To encourage vaccination, the US Federal government established The National Vaccine Injury Compensation Program in 1986. This is a system under which compensation can be paid on behalf of a person who has been injured or who died as a result of receiving a vaccine. The program is intended as an alternative to civil litigation, in that negligence need not be proven. This system can be reached at: 1-800-338-2382.

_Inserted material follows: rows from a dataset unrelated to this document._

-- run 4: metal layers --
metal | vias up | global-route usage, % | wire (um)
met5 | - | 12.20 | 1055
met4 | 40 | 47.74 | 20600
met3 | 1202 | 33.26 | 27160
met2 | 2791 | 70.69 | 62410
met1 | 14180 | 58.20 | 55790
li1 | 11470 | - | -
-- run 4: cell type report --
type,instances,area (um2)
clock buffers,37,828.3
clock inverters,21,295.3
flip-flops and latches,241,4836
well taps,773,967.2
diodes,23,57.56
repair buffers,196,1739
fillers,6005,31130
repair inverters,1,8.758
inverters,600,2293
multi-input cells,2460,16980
Source: an optimization exercise on an open RTL-to-GDS flow (aim: small area, a short achievable clock period and few clock cycles per item). Production flows keep margins and buffers that such runs may drop.
At most, simulation tests tie the RTL to the original design; equivalence was not proved.
Function not checked in run 1: the RTL went through the layout flow alone.
No activity file was given, so power comes from the tool's default toggle rates.

==> flow/flow/run.sh <==
#!/bin/bash
export BUFFER_PORTS_ARGS="-buffer_cell sky130_fd_sc_hd__buf_1"
bash standard.sh > standard.log 2>&1
==> flow/standard.sh <==
#!/bin/bash
# synth_recipe.tcl (not shown) runs the flow's synth.tcl, then flattens the netlist and writes it again
# the make line also repeats each setting of config.mk as NAME=value (left out here)
make -C /OpenROAD-flow-scripts/flow DESIGN_CONFIG=/design/flow/config.mk WORK_HOME=/design/flow/orfs CLKGATE_MAP_FILE= SYNTH_SCRIPT=/design/flow/synth_recipe.tcl "${@:-finish}"
==> flow/config.mk <==
export PLATFORM = sky130hd
export DESIGN_NAME = div_unit
export DESIGN_NICKNAME = div_unit
export VERILOG_FILES = /design/flow/design.v
export SDC_FILE = /design/flow/constraint.sdc
export NUM_CORES = 4
export LEC_CHECK = 0
export ABC_AREA = 1
export CAP_MARGIN = 20
export CORE_MARGIN = 2
export CORE_UTILIZATION = 40
export CTS_BUF_LIST = sky130_fd_sc_hd__clkbuf_8 sky130_fd_sc_hd__clkbuf_16
export CTS_CLUSTER_SIZE = 30
export PLACE_DENSITY = 0.6
export SETUP_SLACK_MARGIN = 1.0
export SLEW_MARGIN = 20
==> flow/constraint.sdc <==
create_clock -name core_clock -period 5.5 [get_ports {clk}]
set_input_delay 1.1000 -clock core_clock [delete_from_list [all_inputs] [get_ports {clk}]]
set_output_delay 1.1000 -clock core_clock [all_outputs]
set_load 0.01 [all_outputs]
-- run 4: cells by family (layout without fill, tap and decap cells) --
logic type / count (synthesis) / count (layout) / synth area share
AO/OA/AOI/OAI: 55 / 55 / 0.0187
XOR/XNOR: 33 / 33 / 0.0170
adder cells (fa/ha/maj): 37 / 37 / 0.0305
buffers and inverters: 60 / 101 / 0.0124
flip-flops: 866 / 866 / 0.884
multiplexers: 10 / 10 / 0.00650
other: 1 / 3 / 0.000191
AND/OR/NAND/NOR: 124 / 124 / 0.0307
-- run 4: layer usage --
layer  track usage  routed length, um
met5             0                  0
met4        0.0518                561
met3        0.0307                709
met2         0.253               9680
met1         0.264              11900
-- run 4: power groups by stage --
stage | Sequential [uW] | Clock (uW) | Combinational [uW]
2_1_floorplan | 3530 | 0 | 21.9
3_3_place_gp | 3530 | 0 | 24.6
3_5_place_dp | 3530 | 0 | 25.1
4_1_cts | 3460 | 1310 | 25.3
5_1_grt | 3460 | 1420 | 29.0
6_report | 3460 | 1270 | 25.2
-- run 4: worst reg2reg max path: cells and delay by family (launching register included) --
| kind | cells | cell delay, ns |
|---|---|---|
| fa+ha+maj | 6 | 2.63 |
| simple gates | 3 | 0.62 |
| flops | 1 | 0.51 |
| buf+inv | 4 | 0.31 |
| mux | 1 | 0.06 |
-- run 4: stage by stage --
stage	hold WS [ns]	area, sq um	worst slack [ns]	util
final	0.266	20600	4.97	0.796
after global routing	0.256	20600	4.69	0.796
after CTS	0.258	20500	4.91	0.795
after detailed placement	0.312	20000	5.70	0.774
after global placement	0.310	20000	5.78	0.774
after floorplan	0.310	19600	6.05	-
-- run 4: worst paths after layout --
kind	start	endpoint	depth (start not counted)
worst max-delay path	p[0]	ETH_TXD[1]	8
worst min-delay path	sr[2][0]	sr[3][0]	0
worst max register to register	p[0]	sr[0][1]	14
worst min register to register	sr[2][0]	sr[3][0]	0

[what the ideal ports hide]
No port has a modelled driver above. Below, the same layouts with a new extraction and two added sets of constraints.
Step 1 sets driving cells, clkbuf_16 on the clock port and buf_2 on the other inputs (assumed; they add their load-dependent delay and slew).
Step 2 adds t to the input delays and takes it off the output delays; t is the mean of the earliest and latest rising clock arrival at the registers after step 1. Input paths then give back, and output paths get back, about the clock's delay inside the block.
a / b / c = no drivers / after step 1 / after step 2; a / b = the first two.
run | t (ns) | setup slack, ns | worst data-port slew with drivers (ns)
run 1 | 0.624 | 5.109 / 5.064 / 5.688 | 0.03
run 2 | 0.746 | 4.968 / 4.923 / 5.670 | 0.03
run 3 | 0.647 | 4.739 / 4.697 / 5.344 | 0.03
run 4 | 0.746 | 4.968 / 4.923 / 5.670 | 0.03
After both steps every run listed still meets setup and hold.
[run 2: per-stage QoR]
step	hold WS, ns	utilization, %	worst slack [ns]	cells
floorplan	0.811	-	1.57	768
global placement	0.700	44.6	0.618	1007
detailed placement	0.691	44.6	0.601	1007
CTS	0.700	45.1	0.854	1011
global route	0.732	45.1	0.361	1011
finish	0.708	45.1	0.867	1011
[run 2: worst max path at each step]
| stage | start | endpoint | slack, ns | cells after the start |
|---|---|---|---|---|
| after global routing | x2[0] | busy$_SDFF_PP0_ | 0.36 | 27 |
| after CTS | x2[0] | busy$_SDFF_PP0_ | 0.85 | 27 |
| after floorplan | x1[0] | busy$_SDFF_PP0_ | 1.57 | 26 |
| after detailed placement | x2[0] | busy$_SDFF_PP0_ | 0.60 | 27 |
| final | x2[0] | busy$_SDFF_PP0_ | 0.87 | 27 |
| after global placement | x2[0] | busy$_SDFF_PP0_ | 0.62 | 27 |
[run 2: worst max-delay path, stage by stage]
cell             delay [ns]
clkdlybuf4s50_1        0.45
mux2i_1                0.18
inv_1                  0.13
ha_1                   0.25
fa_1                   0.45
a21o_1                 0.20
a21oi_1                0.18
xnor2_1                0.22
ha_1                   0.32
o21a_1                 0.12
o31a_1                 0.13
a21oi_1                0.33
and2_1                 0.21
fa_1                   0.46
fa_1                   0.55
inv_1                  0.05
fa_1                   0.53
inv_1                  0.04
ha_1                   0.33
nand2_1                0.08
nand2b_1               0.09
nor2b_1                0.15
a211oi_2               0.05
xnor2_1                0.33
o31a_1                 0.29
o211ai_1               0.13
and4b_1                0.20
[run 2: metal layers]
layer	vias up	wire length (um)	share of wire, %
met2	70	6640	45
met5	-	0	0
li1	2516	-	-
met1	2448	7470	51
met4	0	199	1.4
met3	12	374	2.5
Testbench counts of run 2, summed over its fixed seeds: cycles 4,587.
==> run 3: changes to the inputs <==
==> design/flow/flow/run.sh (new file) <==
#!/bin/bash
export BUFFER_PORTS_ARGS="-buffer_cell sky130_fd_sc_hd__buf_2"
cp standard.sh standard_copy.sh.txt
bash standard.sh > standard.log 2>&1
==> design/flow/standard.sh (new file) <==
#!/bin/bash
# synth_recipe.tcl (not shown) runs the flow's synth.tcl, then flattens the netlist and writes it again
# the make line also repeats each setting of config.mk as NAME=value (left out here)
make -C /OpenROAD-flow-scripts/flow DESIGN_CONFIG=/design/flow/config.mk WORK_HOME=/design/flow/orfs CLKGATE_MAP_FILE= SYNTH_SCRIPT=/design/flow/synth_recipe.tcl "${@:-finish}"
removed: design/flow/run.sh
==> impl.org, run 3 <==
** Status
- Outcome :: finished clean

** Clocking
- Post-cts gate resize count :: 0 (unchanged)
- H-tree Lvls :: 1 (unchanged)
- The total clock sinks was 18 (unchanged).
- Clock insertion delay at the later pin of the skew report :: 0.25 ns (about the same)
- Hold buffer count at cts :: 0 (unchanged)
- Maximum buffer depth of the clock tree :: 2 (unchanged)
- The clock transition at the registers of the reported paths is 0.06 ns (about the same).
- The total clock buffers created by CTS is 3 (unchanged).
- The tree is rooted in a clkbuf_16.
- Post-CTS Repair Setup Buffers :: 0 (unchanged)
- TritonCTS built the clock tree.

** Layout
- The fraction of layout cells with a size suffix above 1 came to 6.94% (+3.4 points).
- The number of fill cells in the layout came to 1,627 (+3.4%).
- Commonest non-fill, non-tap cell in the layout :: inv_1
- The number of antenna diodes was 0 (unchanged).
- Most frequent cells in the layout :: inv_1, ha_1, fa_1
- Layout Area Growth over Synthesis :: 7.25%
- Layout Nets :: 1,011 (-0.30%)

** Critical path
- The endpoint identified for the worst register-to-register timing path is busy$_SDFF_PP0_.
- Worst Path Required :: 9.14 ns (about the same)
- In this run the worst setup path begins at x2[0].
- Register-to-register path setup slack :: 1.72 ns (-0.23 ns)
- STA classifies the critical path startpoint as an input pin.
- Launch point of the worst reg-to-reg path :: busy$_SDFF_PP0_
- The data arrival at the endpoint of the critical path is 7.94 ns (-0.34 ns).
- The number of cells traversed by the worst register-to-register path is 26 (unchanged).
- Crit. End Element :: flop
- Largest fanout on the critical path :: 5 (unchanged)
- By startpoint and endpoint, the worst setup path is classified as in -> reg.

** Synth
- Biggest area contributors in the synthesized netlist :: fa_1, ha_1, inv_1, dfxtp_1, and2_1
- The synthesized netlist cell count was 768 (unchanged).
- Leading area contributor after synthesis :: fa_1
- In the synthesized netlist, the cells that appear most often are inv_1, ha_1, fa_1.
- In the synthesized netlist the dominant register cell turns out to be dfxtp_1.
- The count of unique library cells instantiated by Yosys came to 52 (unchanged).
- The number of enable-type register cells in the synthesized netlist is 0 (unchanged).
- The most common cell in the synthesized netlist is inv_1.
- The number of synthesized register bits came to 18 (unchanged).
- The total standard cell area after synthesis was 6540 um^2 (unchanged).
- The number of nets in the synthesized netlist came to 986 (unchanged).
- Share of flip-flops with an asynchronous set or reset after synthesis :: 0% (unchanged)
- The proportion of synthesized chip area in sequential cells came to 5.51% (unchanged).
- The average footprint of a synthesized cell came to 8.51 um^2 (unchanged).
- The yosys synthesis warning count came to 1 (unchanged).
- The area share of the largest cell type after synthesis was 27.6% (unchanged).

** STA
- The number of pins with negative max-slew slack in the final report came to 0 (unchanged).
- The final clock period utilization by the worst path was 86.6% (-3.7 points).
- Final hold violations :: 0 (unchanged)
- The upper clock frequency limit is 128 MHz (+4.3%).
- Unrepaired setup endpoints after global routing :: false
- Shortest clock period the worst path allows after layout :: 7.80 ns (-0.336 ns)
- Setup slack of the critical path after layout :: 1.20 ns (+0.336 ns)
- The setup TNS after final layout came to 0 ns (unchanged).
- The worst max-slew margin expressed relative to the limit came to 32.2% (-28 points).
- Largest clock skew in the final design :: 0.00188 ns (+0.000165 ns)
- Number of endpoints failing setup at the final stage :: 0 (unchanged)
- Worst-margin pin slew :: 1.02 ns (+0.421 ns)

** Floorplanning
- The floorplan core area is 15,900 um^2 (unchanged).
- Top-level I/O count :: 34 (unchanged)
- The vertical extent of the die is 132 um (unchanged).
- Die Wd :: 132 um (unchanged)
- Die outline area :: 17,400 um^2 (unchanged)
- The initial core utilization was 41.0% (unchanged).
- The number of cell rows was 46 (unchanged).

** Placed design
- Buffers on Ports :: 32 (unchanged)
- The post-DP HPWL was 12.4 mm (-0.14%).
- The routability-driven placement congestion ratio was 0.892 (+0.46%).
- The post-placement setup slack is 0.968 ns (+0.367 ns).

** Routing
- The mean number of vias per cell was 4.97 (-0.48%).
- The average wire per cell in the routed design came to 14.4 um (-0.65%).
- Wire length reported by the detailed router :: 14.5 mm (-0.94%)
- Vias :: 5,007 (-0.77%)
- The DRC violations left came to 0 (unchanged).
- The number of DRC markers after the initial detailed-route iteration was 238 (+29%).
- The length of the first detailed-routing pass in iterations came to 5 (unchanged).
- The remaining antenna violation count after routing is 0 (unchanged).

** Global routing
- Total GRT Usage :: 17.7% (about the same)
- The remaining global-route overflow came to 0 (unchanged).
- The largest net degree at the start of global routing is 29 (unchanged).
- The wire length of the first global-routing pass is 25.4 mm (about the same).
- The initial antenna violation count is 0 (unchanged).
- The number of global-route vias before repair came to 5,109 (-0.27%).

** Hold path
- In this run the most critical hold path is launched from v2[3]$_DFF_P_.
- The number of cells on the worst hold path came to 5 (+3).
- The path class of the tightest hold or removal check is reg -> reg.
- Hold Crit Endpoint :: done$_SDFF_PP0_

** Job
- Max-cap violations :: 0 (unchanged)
What follows belongs to an exercise in optimizing a design on an open flow for small area and a short achievable clock period; a production flow would make more cautious choices.
Where RTL was checked, it was by simulation tests only, not by an equivalence proof against the original.
No activity file was given, so power comes from the tool's default toggle rates.

==> run G: inputs <==
==> flow/design.v (excerpt) <==
module TopModule (
    input clk,
    input [31:0] global_data,
    input [7:0] global_control,
    input [11:0] global_control2,
    input [31:0] global_filter,
    output [63:0] global_output
);
    genvar i;
    generate
        for (i = 0; i < 4; i = i + 1) begin : PE_INST
            pe pe_inst (
                .clk(clk),
                .a(global_control2[3*i +: 3]),
                .r(global_control[2*i +: 2]),
                .in1(global_data[8*i +: 8]),
                .filter(global_filter[8*i +: 8]),
                .pe_out(global_output[16*i +: 16])
            );
        end
    endgenerate
endmodule
==> module mul_csa, before the edit <==
module mul_csa (
    input  [7:0] A,
    input  [9:2] A3,
    input  [7:0] B,
    output [15:0] s,
    output [14:0] t
);
    wire [9:0] a1 = {2'b0, A};
    wire [9:0] a2 = {1'b0, A, 1'b0};
    wire [9:0] p0, p1, p2, p3;
    wire [1:0] d0 = B[1:0];
    assign p0 = ({10{d0 == 2'd1}} & a1) | ({10{d0 == 2'd2}} & a2) |
                ({10{d0 == 2'd3}} & {A3, A[1] ^ A[0], A[0]});
    wire [1:0] d1 = B[3:2];
    assign p1 = ({10{d1 == 2'd1}} & a1) | ({10{d1 == 2'd2}} & a2) |
                ({10{d1 == 2'd3}} & {A3, A[1] ^ A[0], A[0]});
    wire [1:0] d2 = B[5:4];
    assign p2 = ({10{d2 == 2'd1}} & a1) | ({10{d2 == 2'd2}} & a2) |
                ({10{d2 == 2'd3}} & {A3, A[1] ^ A[0], A[0]});
    wire [1:0] d3 = B[7:6];
    assign p3 = ({10{d3 == 2'd1}} & a1) | ({10{d3 == 2'd2}} & a2) |
                ({10{d3 == 2'd3}} & {A3, A[1] ^ A[0], A[0]});
    wire hs0 = p0[6] ^ p1[4];
    wire hc0 = p0[6] & p1[4];
    wire fs0 = p0[7] ^ p1[5] ^ p2[3];
    wire fc0 = (p0[7] & p1[5]) | (p0[7] & p2[3]) | (p1[5] & p2[3]);
    wire fs1 = p0[8] ^ p1[6] ^ p2[4];
    wire fc1 = (p0[8] & p1[6]) | (p0[8] & p2[4]) | (p1[6] & p2[4]);
    wire fs2 = p0[9] ^ p1[7] ^ p2[5];
    wire fc2 = (p0[9] & p1[7]) | (p0[9] & p2[5]) | (p1[7] & p2[5]);
    wire hs1 = p1[8] ^ p2[6];
    wire hc1 = p1[8] & p2[6];
    wire hs2 = p1[9] ^ p2[7];
    wire hc2 = p1[9] & p2[7];
    wire hs3 = p0[4] ^ p1[2];
    wire hc3 = p0[4] & p1[2];
    wire fs3 = p0[5] ^ p1[3] ^ p2[1];
    wire fc3 = (p0[5] & p1[3]) | (p0[5] & p2[1]) | (p1[3] & p2[1]);
    wire fs4 = p2[2] ^ p3[0] ^ hs0;
    wire fc4 = (p2[2] & p3[0]) | (p2[2] & hs0) | (p3[0] & hs0);
    wire fs5 = p3[1] ^ hc0 ^ fs0;
    wire fc5 = (p3[1] & hc0) | (p3[1] & fs0) | (hc0 & fs0);
    wire fs6 = p3[2] ^ fc0 ^ fs1;
    wire fc6 = (p3[2] & fc0) | (p3[2] & fs1) | (fc0 & fs1);
    wire fs7 = p3[3] ^ fc1 ^ fs2;
    wire fc7 = (p3[3] & fc1) | (p3[3] & fs2) | (fc1 & fs2);
    wire fs8 = p3[4] ^ hs1 ^ fc2;
    wire fc8 = (p3[4] & hs1) | (p3[4] & fc2) | (hs1 & fc2);
    wire fs9 = p3[5] ^ hc1 ^ hs2;
    wire fc9 = (p3[5] & hc1) | (p3[5] & hs2) | (hc1 & hs2);
    wire fs10 = p2[8] ^ p3[6] ^ hc2;
    wire fc10 = (p2[8] & p3[6]) | (p2[8] & hc2) | (p3[6] & hc2);
    wire hs4 = p2[9] ^ p3[7];
    wire hc4 = p2[9] & p3[7];
    assign s[0] = p0[0];
    assign s[1] = p0[1];
    assign s[2] = p0[2];
    assign s[3] = p0[3];
    assign s[4] = p2[0];
    assign s[5] = hc3;
    assign s[6] = fc3;
    assign s[7] = fc4;
    assign s[8] = fc5;
    assign s[9] = fc6;
    assign s[10] = fc7;
    assign s[11] = fs9;
    assign s[12] = fs10;
    assign s[13] = hs4;
    assign s[14] = p3[8];
    assign s[15] = p3[9];
    assign t[0] = 1'b0;
    assign t[1] = 1'b0;
    assign t[2] = p1[0];
    assign t[3] = p1[1];
    assign t[4] = hs3;
    assign t[5] = fs3;
    assign t[6] = fs4;
    assign t[7] = fs5;
    assign t[8] = fs6;
    assign t[9] = fs7;
    assign t[10] = fs8;
    assign t[11] = fc8;
    assign t[12] = fc9;
    assign t[13] = fc10;
    assign t[14] = hc4;
endmodule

Acute seizures rarely occur (< 1 in 10,000 doses) after childhood vaccinations. There is a 2- to 3-fold increased risk of seizures on the day of receiving DTP (diphtheria-tetanus-pertussis) and 1-2 weeks after receiving MMR (measles-mumps-rubella). Childhood vaccines are associated with an approximately 1% risk of fever, and most acute seizures are benign febrile seizures or epileptic seizures triggered, but not caused, by fever. The acellular pertussis vaccine is less likely to produce seizures and other neurologic reactions than are previous cellular vaccines.[4] Hypersensitivity to a vaccine component -- most commonly to egg embryo proteins -- is a contraindication to receiving some vaccines.

It is recommended that children with epilepsy have full childhood vaccinations. Patients with extremely uncontrolled seizures or new or progressive neurologic conditions should have vaccinations delayed until their medical situations are stabilized.[5]